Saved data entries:

- Opening Delimiter -

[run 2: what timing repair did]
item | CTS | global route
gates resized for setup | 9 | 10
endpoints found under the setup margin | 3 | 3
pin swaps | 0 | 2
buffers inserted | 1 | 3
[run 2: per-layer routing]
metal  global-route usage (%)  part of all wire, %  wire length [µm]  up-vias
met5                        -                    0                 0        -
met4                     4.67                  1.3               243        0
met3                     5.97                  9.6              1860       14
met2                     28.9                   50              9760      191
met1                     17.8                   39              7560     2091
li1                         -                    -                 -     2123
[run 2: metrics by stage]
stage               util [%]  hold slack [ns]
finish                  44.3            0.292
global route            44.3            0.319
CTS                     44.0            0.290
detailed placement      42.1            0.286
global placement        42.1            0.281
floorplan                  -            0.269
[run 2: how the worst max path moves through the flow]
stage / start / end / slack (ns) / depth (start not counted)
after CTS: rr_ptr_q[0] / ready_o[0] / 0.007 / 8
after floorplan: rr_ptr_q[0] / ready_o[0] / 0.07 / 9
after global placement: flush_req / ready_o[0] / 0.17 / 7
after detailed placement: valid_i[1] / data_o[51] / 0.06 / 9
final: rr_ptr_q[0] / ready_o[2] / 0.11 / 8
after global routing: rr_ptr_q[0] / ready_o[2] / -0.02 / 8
### config.mk
export PLATFORM = sky130hd
export DESIGN_NAME = sprite_motion_gen_flat
export DESIGN_NICKNAME = d
export VERILOG_FILES = /design/src/rtl/sprite_motion_gen_if.sv /design/src/rtl/sprite_motion_gen.sv /design/src/flat_wrapper.sv
export SDC_FILE = /design/constraint.sdc
export NUM_CORES = 1
export LEC_CHECK = 0
export ABC_CLOCK_PERIOD_IN_PS = 4750
export BUFFER_PORTS_ARGS = -buffer_cell sky130_fd_sc_hd__buf_4
export CAP_MARGIN = 20
export CORE_ASPECT_RATIO = 0.8
export CORE_MARGIN = 10
export CORE_UTILIZATION = 54
export DETAILED_ROUTE_END_ITERATION = 10
export PLACE_DENSITY = 0.84
export SETUP_SLACK_MARGIN = 0.3
export SLEW_MARGIN = 20
export SYNTH_ARGS = -nofsm -noshare
export SYNTH_HDL_FRONTEND = slang
export SYNTH_SLANG_ARGS = --single-unit
export TNS_END_PERCENT = 5
### constraint.sdc
create_clock -name clk -period 4.75 [get_ports clk]
set_clock_uncertainty 0.1 [all_clocks]
set_input_delay 0.475 -clock clk [delete_from_list [all_inputs] [get_ports clk]]
set_output_delay 0.475 -clock clk [all_outputs]
set_load 0.03 [all_outputs]
File: src/rtl/fifo_rd_stream_pkg.sv
// fifo_rd_stream_pkg: shared constants and occupancy encoding for fifo_rd_stream
package fifo_rd_stream_pkg;
    localparam int BUF_DEPTH = 2;
    localparam int COUNT_W   = 32;
    typedef enum logic [1:0] {EMPTY = 2'd0, ONE = 2'd1, TWO = 2'd2} occ_t;
endpackage

File: src/rtl/fifo_rd_stream_buf.sv
// fifo_rd_stream_buf: 2-entry ordered register buffer, head entry always the oldest beat
module fifo_rd_stream_buf
    import fifo_rd_stream_pkg::*;
#(
    parameter int DW = 104
) (
    input  logic          clk,
    input  logic          nreset,
    input  logic          clr,
    input  logic          push,
    input  logic [DW-1:0] push_data,
    input  logic          pop,
    output occ_t          occ,
    output logic [DW-1:0] head
);
    occ_t          occ_nxt;
    logic [DW-1:0] e0, e1;
    assign head = e0;
    // occupancy register; clear dominates push/pop
    always_ff @(posedge clk)
        occ <= (!nreset || clr) ? EMPTY : occ_nxt;
    // push and pop together leave the count unchanged
    always_comb begin
        occ_nxt = occ;
        if (push && !pop)
            occ_nxt = (occ == EMPTY) ? ONE : TWO;
        else if (!push && pop)
            occ_nxt = (occ == TWO) ? ONE : EMPTY;
    end
    // on pop the second entry moves up; a new beat always lands behind the remaining one
    always_ff @(posedge clk) begin
        if (pop) begin
            e0 <= (occ == TWO) ? e1 : push_data;
            if (push && occ == TWO)
                e1 <= push_data;
        end else if (push) begin
            if (occ == EMPTY)
                e0 <= push_data;
            else
                e1 <= push_data;
        end
    end
endmodule

File: src/rtl/fifo_rd_stream.sv
// fifo_rd_stream: next-cycle-read FIFO to valid/ready stream; out_count with FIFO_RD_STREAM_COUNT_EN
module fifo_rd_stream
    import fifo_rd_stream_pkg::*;
#(
    parameter int DW = 104
) (
    input  logic               clk,
    input  logic               nreset,
    input  logic               fifo_empty,
    output logic               fifo_rd_en,
    input  logic [DW-1:0]      fifo_dout,
    input  logic               flush,
    output logic               out_valid,
    input  logic               out_ready,
    output logic [DW-1:0]      out_data
`ifdef FIFO_RD_STREAM_COUNT_EN
    ,
    output logic [COUNT_W-1:0] out_count
`endif
);
    occ_t       occ;
    logic       inflight, pop;
    logic [1:0] fill;
    assign out_valid  = nreset && occ != EMPTY;
    assign pop        = out_valid && out_ready;
    assign fill       = 2'(occ) + {1'b0, inflight} - {1'b0, pop};
    assign fifo_rd_en = !fifo_empty && !flush && nreset && fill <= 2'd1;
    // a read issued this cycle returns data on the next edge
    always_ff @(posedge clk)
        inflight <= fifo_rd_en;
    fifo_rd_stream_buf #(.DW(DW)) u_buf (
        .clk       (clk),
        .nreset    (nreset),
        .clr       (flush),
        .push      (inflight && !flush),
        .push_data (fifo_dout),
        .pop       (pop),
        .occ       (occ),
        .head      (out_data)
    );
`ifdef FIFO_RD_STREAM_COUNT_EN
    // accepted-beat counter, untouched by flush
    always_ff @(posedge clk)
        out_count <= !nreset ? '0 : out_count + COUNT_W'(pop);
`endif
endmodule

File: config.mk
export PLATFORM = sky130hd
export DESIGN_NAME = fifo_rd_stream
export DESIGN_NICKNAME = d
export VERILOG_FILES = /design/src/rtl/fifo_rd_stream_pkg.sv /design/src/rtl/fifo_rd_stream_buf.sv /design/src/rtl/fifo_rd_stream.sv
export SDC_FILE = /design/constraint.sdc
export NUM_CORES = 1
export LEC_CHECK = 0
export BUFFER_PORTS_ARGS = -buffer_cell sky130_fd_sc_hd__buf_2
export CAP_MARGIN = 25
export CORE_UTILIZATION = 40
export CTS_CLUSTER_DIAMETER = 80
export CTS_CLUSTER_SIZE = 24
export DETAILED_ROUTE_END_ITERATION = 7
export PLACE_DENSITY = 0.66
export SLEW_MARGIN = 20
export SYNTH_ARGS = -nofsm -noshare
export SYNTH_HDL_FRONTEND = slang
export SYNTH_SLANG_ARGS = --single-unit
File: constraint.sdc
create_clock -name clk -period 11.3 [get_ports clk]
set_input_delay 2.825 -clock clk [delete_from_list [all_inputs] [get_ports clk]]
set_output_delay 2.825 -clock clk [all_outputs]
set_load 0.02 [all_outputs]
==> flow_metrics.py, run 1 <==
metrics = {
    "timing": {
        "layout_setup_ws_ns": 4.68,
        "tns_ns": 0,
        "tightest_slew_ns": 0.975,
        "slew_violations": 0,
        "hold_ws_ns": 0.530,
        "finalClockSkew_ns": 0.0223,
        "setup_violations": 0,
        "period_minus_slack_ns": 6.62,
        "period_share_pct": 58.5,
        "fmax_ghz": 0.151,
        "hold_viol": 0,
        "rsz0062_at_grt": "false",
        "relSlewSlack_pct": 35.0,
    },
    "synth": {
        "synth_seq_cells": 211,
        "synth.area.top_cells": "edfxtp_1, mux2_4, mux2_2, buf_6, dfxtp_1",
        "syn_avg_cell_area_um2": 22.6,
        "syn_area_mm2": 0.00798,
        "yosysWarnings": 0,
        "async_flop_share_pct": 0,
        "seq_area_frac_synth_pct": 79.0,
        "synthTopCellsByCount": "edfxtp_1, mux2_4, mux2_2",
        "synth.net_count": 464,
        "synth.distinct_cells": 21,
        "synth_top_area_share_pct": 78.2,
        "synth_flop_cell": "edfxtp_1",
        "synth_most_common_cell": "edfxtp_1",
        "syn_inst": 353,
        "synth_edf_count": 208,
        "synth_top_area_cell": "edfxtp_1",
    },
    "routing": {
        "vias": 4036,
        "wl_per_cell_um": 17.4,
        "ant_nets": 0,
        "viasPerCell": 4.75,
        "firstDrtPassIters": 4,
        "totalWireLength_mm": 14.7,
        "drt_iter0_drc": 188,
        "drc_errors": 0,
    },
    "cts": {
        "cts_tree": "done",
        "cts_hold_buf": 0,
        "numCtsBuffers": 14,
        "postCtsSetupRepairBufs": 0,
        "clock-sinks": 211,
        "clk_latency_ns": 0.47,
        "clockBufferDepth": 3,
        "cts_htree_levels": 1,
        "cts-resized-gates": 0,
        "cts_root_buffer": "clkbuf_16",
        "path_clk_slew_ns": 0.09,
    },
    "critical_path": {
        "worstSetupPathType": "in2out",
        "startpoint_type": "input pin",
        "critPathArrivalTime_ns": 3.79,
        "worst_path_most_repeated_cell": "buf_2",
        "startpoint": "nreset",
        "worstPathCellList": "buf_2, nand2_1, and4_1, o31a_1, buf_2",
        "worstPathRequired_ns": 8.48,
        "rr_startpoint": "u_buf.occ[1]",
        "slowest_stage": "o31a_1",
        "cp-end-kind": "primary output",
        "path_max_fanout": 7,
        "max_stage_delay_ns": 0.29,
    },
    "global_routing": {
        "grt_usage_pct": 14.2,
        "antenna_found_initial": 1,
        "grt_pass1_wl_mm": 22.6,
        "grt_overflow": 0,
        "grt_max_degree": 72,
        "grt_pass1_vias": 4238,
    },
    "final_layout": {
        "layout-area-overhead-vs-synth_pct": 23.7,
        "fillCellCount": 1643,
        "drive_above_1_share_pct": 59.5,
        "final_core_util_pct": 50.6,
        "fin_nets": 688,
        "final_cells": 849,
    },
    "run_status": {
        "status": "finished, final reports clean",
    },
    "floorplan": {
        "io-pin-count": 215,
        "die_y_um": 143,
        "core_mm2": 0.0195,
        "rows": 51,
        "die_area_mm2": 0.0205,
        "start_util_pct": 40.9,
        "fp.dieW_um": 143,
    },
    "power": {
        "power_density_mw_per_mm2": 150,
        "ir_worst_vdd_mv": 0.103,
        "leakagePower_nw": 3.88,
    },
    "place": {
        "gp_congestion": 0.776,
        "dp_slack_ns": 4.70,
        "port_buffers": 214,
        "dp.cells": 825,
        "dp_hpwl_mm": 9.63,
    },
    "min_path": {
        "min-delay-start": "u_buf.e1[57]",
        "min_path_type": "reg2reg",
    },
    "run": {
        "maxCapViolCount": 0,
    },
}
## kinds of logic (layout without fill, tap and decap cells)
logic type | Yosys count | after routing | share of synthesized area, %
adders and majority gates | 2 | 2 | 0.313
AOI/OAI and AO/OA | 7 | 7 | 0.533
DFF | 211 | 211 | 79.0
other | 0 | 1 | 0
muxes | 104 | 104 | 17.5
buffers and inverters | 13 | 243 | 1.35
xor gates and xnor gates | 1 | 1 | 0.110
and+or+nand+nor | 15 | 15 | 1.21
## path summary, 6_finish.rpt
| kind | cells after the start | slack, ns | end |
|---|---|---|---|
| setup / recovery | 5 | 4.68 | fifo_rd_en |
| hold reg to reg | 1 | 0.53 | u_buf.head[57] |
| setup reg to reg | 5 | 8.37 | u_buf.head[23] |
| hold / removal | 1 | 0.53 | u_buf.head[57] |
## metal layers
metal | routed length, um | share of wire, % | global-route usage [%] | vias to the layer above
li1 | - | - | - | 1843
met5 | 0 | 0 | 0 | -
met3 | 1110 | 7.5 | 3.86 | 21
met1 | 6230 | 42 | 18.3 | 2010
met4 | 276 | 1.9 | 3.75 | 0
met2 | 7120 | 48 | 23.7 | 162
## through the flow
stage          instance area [um2]  power [mW]
6_report                      9870        1.48
5_1_grt                       9870        1.53
3_3_place_gp                  9350       0.954
4_1_cts                       9840        1.50
3_5_place_dp                  9370       0.957
2_1_floorplan                 7990       0.922
## state kept, by name, indices dropped and copies added, names as in the netlist
name and flops:
u_buf.e1 104, u_buf.head 104, u_buf.occ 2, inflight 1
## power by group
group	switching [mW]	leakage (nW)	internal, mW
Clock	0.262	0.228	0.277
Combinational	0.0323	1.75	0.0380
Sequential	0.00184	1.90	0.866
## cells in the final DEF, fill, tap and decap left out, types with 2 or more instances in the layout
| cell | Yosys | routed |
|---|---|---|
| nand2b_1 | 3 | 3 |
| ha_1 | 2 | 2 |
| nor2b_1 | 2 | 2 |
| nor2_1 | 3 | 2 |
| mux2_2 | 44 | 44 |
| clkbuf_1 | 0 | 3 |
| nand3b_1 | 2 | 2 |
| buf_4 | 0 | 4 |
| edfxtp_1 | 208 | 208 |
| mux2_4 | 60 | 60 |
| clkbuf_16 | 0 | 15 |
| buf_2 | 5 | 214 |
| dfxtp_1 | 3 | 3 |
| a21oi_1 | 5 | 5 |
## cell type report
class / count / area (um2) / area share (%)
tap: 265 / 332 / 3.36
sequential: 211 / 6310 / 63.9
timing repair buffer: 220 / 1150 / 11.6
inverter: 1 / 3.75 / 0.0380
clock inverter: 4 / 92.6 / 0.938
clock buffer: 18 / 387 / 3.92
multi-input combinational: 129 / 1600 / 16.2
antenna: 1 / 2.50 / 0.0253
## critical path, delay by kind of cell
| kind | cells | cell delay, ns |
|---|---|---|
| AO/OA/AOI/OAI | 1 | 0.29 |
| buffers and inverters | 2 | 0.34 |
| AND/OR/NAND/NOR | 2 | 0.33 |
Note: power is estimated with default switching activity, not from simulation.
==> run 2: changes to the inputs <==
--- a/config.mk
+++ b/config.mk
@@ -5,6 +5,7 @@
 export SDC_FILE = /design/constraint.sdc
 export NUM_CORES = 1
 export LEC_CHECK = 0
+export ABC_AREA = 1
 export BUFFER_PORTS_ARGS = -buffer_cell sky130_fd_sc_hd__buf_2
 export CAP_MARGIN = 25
 export CORE_UTILIZATION = 40
==> constraint.sdc (replaced) <==
create_clock -name clk -period 5.8 [get_ports clk]
set_input_delay 1.45 -clock clk [delete_from_list [all_inputs] [get_ports clk]]
set_output_delay 1.45 -clock clk [all_outputs]
set_load 0.02 [all_outputs]
==> run 2 against run 1 <==
First-iteration DRC count is the same. Critical endpoint unchanged. Sequential power grew 96%. Via count grew 14%. Clock power grew 66%. Combinational power grew 99%. Sequential share of layout area grew 0.82 points.
==> flow_metrics.py, run 2 <==
metrics = {
    "routing": {
        "drt_iter0_drc": 188,
        "ant_nets": 0,
        "drc_errors": 0,
        "wl_per_cell_um": 13.8,
        "firstDrtPassIters": 4,
        "vias": 4615,
        "totalWireLength_mm": 14.7,
        "viasPerCell": 4.36,
    },
    "min_path": {
        "min-delay-start": "u_buf.occ[0]",
        "min_path_type": "reg2reg",
    },
    "cts": {
        "clk_latency_ns": 0.47,
        "cts_root_buffer": "clkbuf_16",
        "postCtsSetupRepairBufs": 0,
        "cts_hold_buf": 0,
        "cts_tree": "done",
        "clockBufferDepth": 3,
        "path_clk_slew_ns": 0.09,
        "clock-sinks": 211,
        "numCtsBuffers": 13,
        "cts_htree_levels": 1,
        "cts-resized-gates": 0,
    },
    "critical_path": {
        "startpoint_type": "input pin",
        "path_max_fanout": 4,
        "timing.critical_path.buf_inv": 2,
        "cp-end-kind": "primary output",
        "max_stage_delay_ns": 0.21,
        "rr_startpoint": "u_buf.occ[0]",
        "worstPathRequired_ns": 4.35,
        "worstSetupPathType": "in2out",
        "worst_path_most_repeated_cell": "nand2_1",
        "rrSetupSlack_ns": 3.26,
        "startpoint": "out_ready",
        "cp_top_family": "simple AND/OR/NAND/NOR gates",
        "slowest_stage": "nand3_1",
        "worstPathCellList": "buf_2, nand3_1, nand2_1, nand3_1, nand2_1, nand2_1, nor2_1, buf_2",
        "critPathArrivalTime_ns": 2.37,
    },
    "floorplan": {
        "core_mm2": 0.0196,
        "die_y_um": 144,
        "start_util_pct": 41.1,
        "io-pin-count": 215,
        "die_area_mm2": 0.0207,
        "rows": 51,
        "fp.dieW_um": 144,
    },
    "synth": {
        "synth_most_common_cell": "edfxtp_1",
        "synth.distinct_cells": 20,
        "synth.net_count": 687,
        "synth_seq_cells": 211,
        "synth_top_area_cell": "edfxtp_1",
        "yosysWarnings": 0,
        "synth_edf_count": 208,
        "synth_flop_cell": "edfxtp_1",
        "syn_avg_cell_area_um2": 14.0,
        "async_flop_share_pct": 0,
        "syn_inst": 576,
        "syn_area_mm2": 0.00805,
        "synth_top_area_share_pct": 77.6,
        "synthTopCellsByCount": "edfxtp_1, nand2_1, inv_1",
        "seq_area_frac_synth_pct": 78.4,
        "synth.area.top_cells": "edfxtp_1, nand2_1, inv_1, o21ai_1, o21ai_2",
    },
    "place": {
        "dp_slack_ns": 1.97,
        "port_buffers": 214,
        "gp_congestion": 0.724,
        "dp_hpwl_mm": 9.84,
    },
    "timing": {
        "period_minus_slack_ns": 3.82,
        "slew_violations": 0,
        "tightest_slew_ns": 0.895,
        "tns_ns": 0,
        "hold_ws_ns": 0.522,
        "setup_violations": 0,
        "layout_setup_ws_ns": 1.98,
        "fmax_ghz": 0.262,
        "relSlewSlack_pct": 40.3,
        "finalClockSkew_ns": 0.0193,
        "period_share_pct": 65.9,
        "hold_viol": 0,
        "rsz0062_at_grt": "false",
    },
    "final_layout": {
        "seq_area_mm2": 0.00631,
        "drive_above_1_share_pct": 33.3,
        "layout_commonest_cell": "buf_2",
        "fin_nets": 901,
        "layout-area-overhead-vs-synth_pct": 21.1,
        "most-common-layout-cells": "buf_2, edfxtp_1, nand2_1, inv_1, o21ai_1",
        "fillCellCount": 1740,
        "multiInputGateArea_mm2": 0.00115,
    },
    "run": {
        "maxCapViolCount": 0,
    },
    "power": {
        "power_density_mw_per_mm2": 280,
        "leakagePower_nw": 4.18,
        "ir_worst_vdd_mv": 0.216,
    },
    "global_routing": {
        "grt_usage_pct": 13.8,
        "grt_pass1_wl_mm": 22.0,
        "grt_overflow": 0,
        "grt_max_degree": 125,
        "grt_pass1_vias": 4248,
        "antenna_found_initial": 0,
    },
    "run_status": {
        "status": "finished, final reports clean",
    },
}
## run 2: cell count changes in the layout (fill, tap and decap cells not counted), moves of 3 or more
cell,change
nand2_1,+109
inv_1,+107
o21ai_1,+80
mux2_4,-60
mux2_2,-44
o21ai_2,+20
o21ai_0,+5
a21oi_1,-3
clkbuf_1,-3
nand2b_1,-3
nand3_1,+3
## run 2: through the flow
step	area, um2	instances	power (mW)	util (%)
after floorplan	8050	576	1.80	-
after global placement	9340	1038	1.87	47.7
after detailed placement	9340	1038	1.87	47.7
after CTS	9700	1055	2.76	49.5
after global routing	9750	1057	2.82	49.8
final	9750	1058	2.73	49.8
## run 2: where the power goes
| part | switching [mW] | leakage [nW] | internal, mW | total, mW |
|---|---|---|---|---|
| Sequential | 0.00413 | 1.90 | 1.69 | 1.70 |
| Combinational | 0.0808 | 2.11 | 0.0587 | 0.140 |
| Clock | 0.477 | 0.172 | 0.416 | 0.893 |
| Total | 0.562 | 4.18 | 2.17 | 2.73 |
## run 2: logic make-up (layout without fill, tap and decap cells)
| group | count (synthesis) | count (layout) | share of synthesized area (%) |
|---|---|---|---|
| AOI/OAI and AO/OA | 110 | 110 | 7.82 |
| adders and majority gates | 2 | 2 | 0.311 |
| buffers and inverters | 132 | 348 | 7.46 |
| DFF | 211 | 211 | 78.4 |
| other | 0 | 1 | 0 |
| and+or+nand+nor | 121 | 121 | 6.05 |
## run 2: area by class of cell
cell class | instances | area share [%]
tap | 265 | 3.40
multi-input combinational | 233 | 11.8
clock buffer | 13 | 3.34
sequential | 211 | 64.7
timing repair buffer | 221 | 12.1
antenna | 1 | 0.0257
clock inverter | 4 | 0.411
inverter | 110 | 4.26
## run 2: worst paths after layout
| kind | to | depth (start not counted) |
|---|---|---|
| worst max register to register | u_buf.head[89] | 7 |
| worst max-delay path | fifo_rd_en | 8 |
| worst min register to register | u_buf.occ[0] | 2 |
| worst min-delay path | u_buf.occ[0] | 2 |
## run 2: layer usage
| layer | global-route usage, % | vias up | share of wire (%) |
|---|---|---|---|
| li1 | - | 2382 | - |
| met1 | 18.5 | 2061 | 45 |
| met2 | 21.8 | 154 | 46 |
| met3 | 3.87 | 18 | 7.1 |
| met4 | 4.14 | 0 | 2.4 |
| met5 | 0 | - | 0 |
## run 2: tightest hold or removal path, cell delays in order, from the launching register on
cell and delay (ns):
dfxtp_1 0.35, nand2_1 0.08, a21oi_1 0.05
==> run 3: changes to the inputs <==
--- a/config.mk
+++ b/config.mk
@@ -12,7 +12,6 @@
 export CTS_CLUSTER_DIAMETER = 80
 export CTS_CLUSTER_SIZE = 24
 export DETAILED_ROUTE_END_ITERATION = 7
-export PLACE_DENSITY = 0.66
 export SLEW_MARGIN = 20
 export SYNTH_ARGS = -nofsm -noshare
 export SYNTH_HDL_FRONTEND = slang
==> constraint.sdc (replaced) <==
create_clock -name clk -period 3.8 [get_ports clk]
set_input_delay 0.95 -clock clk [delete_from_list [all_inputs] [get_ports clk]]
set_output_delay 0.95 -clock clk [all_outputs]
set_load 0.02 [all_outputs]
==> run 3 against run 2 <==
Final cell count unchanged. Largest cell class unchanged. Critical path type unchanged. Die area unchanged. Final area up 0.39%.
==> flow_metrics.py, run 3 (synthesis gave the netlist of run 2 again) <==
metrics = {
    "run_status": {
        "status": "finished, final reports clean",
    },
    "final_layout": {
        "most-common-layout-cells": "buf_2, edfxtp_1, nand2_1, inv_1, o21ai_1",
        "drive_above_1_share_pct": 33.4,
        "diodes": 0,
        "fin_nets": 902,
        "post-route-cell-area_mm2": 0.00979,
        "layout-area-overhead-vs-synth_pct": 21.6,
        "layout_commonest_cell": "buf_2",
        "fillCellCount": 1738,
    },
    "floorplan": {
        "rows": 51,
        "core_mm2": 0.0196,
        "start_util_pct": 41.1,
        "io-pin-count": 215,
        "die_y_um": 144,
        "fp.dieW_um": 144,
        "die_area_mm2": 0.0207,
    },
    "power": {
        "power_mw": 4.23,
        "leakagePower_nw": 4.21,
        "ir_worst_vdd_mv": 0.354,
        "power_density_mw_per_mm2": 432,
    },
    "timing": {
        "rsz0062_at_grt": "false",
        "tightest_slew_ns": 0.402,
        "slew_violations": 0,
        "period_share_pct": 73.9,
        "finalClockSkew_ns": 0.0189,
        "relSlewSlack_pct": 73.2,
        "hold_viol": 0,
        "fmax_ghz": 0.356,
        "period_minus_slack_ns": 2.81,
        "layout_setup_ws_ns": 0.992,
        "setup_violations": 0,
        "tns_ns": 0,
        "hold_ws_ns": 0.528,
    },
    "global_routing": {
        "grt_pass1_wl_mm": 22.6,
        "grt_pass1_vias": 4336,
        "grt_overflow": 0,
        "antenna_found_initial": 0,
        "grt_max_degree": 79,
        "grt_usage_pct": 14.1,
    },
    "routing": {
        "firstDrtPassIters": 4,
        "totalWireLength_mm": 15.0,
        "ant_nets": 0,
        "drc_errors": 0,
        "wl_per_cell_um": 14.1,
        "viasPerCell": 4.46,
        "drt_iter0_drc": 320,
        "vias": 4718,
    },
    "place": {
        "dp_hpwl_mm": 10.1,
        "dp_slack_ns": 0.994,
        "port_buffers": 214,
        "gp_congestion": 0.719,
        "post_dp_cell_area_mm2": 0.00940,
    },
    "critical_path": {
        "worstPathRequired_ns": 2.85,
        "critPathArrivalTime_ns": 1.86,
        "worstSetupPathType": "in2out",
        "reg2reg_to": "u_buf.head[94]",
        "rr_startpoint": "u_buf.occ[0]",
        "r2r_cells": 6,
        "rrSetupSlack_ns": 1.85,
        "endpoint": "fifo_rd_en",
        "cp-end-kind": "primary output",
        "startpoint": "out_ready",
        "path_max_fanout": 4,
        "startpoint_type": "input pin",
    },
    "cts": {
        "clockBufferDepth": 3,
        "cts_htree_levels": 1,
        "cts-resized-gates": 0,
        "clk_latency_ns": 0.46,
        "cts_hold_buf": 0,
        "numCtsBuffers": 13,
        "postCtsSetupRepairBufs": 0,
        "cts_tree": "done",
        "path_clk_slew_ns": 0.08,
        "cts_root_buffer": "clkbuf_16",
        "clock-sinks": 211,
    },
    "min_path": {
        "min-delay-start": "u_buf.occ[0]",
        "min_path_type": "reg2reg",
    },
    "run": {
        "maxCapViolCount": 0,
    },
}
[run 3: stage by stage]
step / utilization (%) / instances
floorplan: - / 576
global placement: 48.0 / 1041
detailed placement: 48.0 / 1041
CTS: 50.0 / 1058
global route: 50.0 / 1058
finish: 50.0 / 1058
[run 3: final cells by class]
type | count | area, um2 | share of cell area (%)
Clock inverter | 4 | 62.6 | 0.639
Multi-Input combinational cell | 233 | 1150 | 11.8
Tap cell | 265 | 332 | 3.39
Sequential cell | 211 | 6310 | 64.4
Timing Repair Buffer | 222 | 1190 | 12.2
Clock buffer | 13 | 325 | 3.32
Inverter | 110 | 415 | 4.24
[run 3: critical path, cell delays in order]
cell	delay, ns
buf_2	0.13
nand3_1	0.20
nand2_1	0.11
nand3_1	0.08
nand2_1	0.07
nand2_1	0.04
nor2_1	0.10
buf_2	0.17
[run 3: routing by layer]
layer | wire [um] | part of all wire (%) | GRT usage [%]
met3 | 1210 | 8.1 | 4.23
met5 | 0 | 0 | 0
met4 | 318 | 2.1 | 3.30
met1 | 6750 | 45 | 19.1
met2 | 6680 | 45 | 22.2
[run 3: worst min path at each step]
stage | cells past startpoint | to
floorplan | 2 | u_buf.occ[0]
global placement | 2 | u_buf.occ[0]
detailed placement | 2 | u_buf.occ[0]
CTS | 2 | u_buf.occ[0]
global route | 2 | u_buf.occ[0]
finish | 2 | u_buf.occ[0]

- Closing Delimiter -

Exercise details: Write out exactly the lines that fall from the line with "348 | 7.46 |" to the line with "clock inverter | 4 | 0.411" in the records above, keeping both ends.

Result of the task:
| buffers and inverters | 132 | 348 | 7.46 |
| DFF | 211 | 211 | 78.4 |
| other | 0 | 1 | 0 |
| and+or+nand+nor | 121 | 121 | 6.05 |
## run 2: area by class of cell
cell class | instances | area share [%]
tap | 265 | 3.40
multi-input combinational | 233 | 11.8
clock buffer | 13 | 3.34
sequential | 211 | 64.7
timing repair buffer | 221 | 12.1
antenna | 1 | 0.0257
clock inverter | 4 | 0.411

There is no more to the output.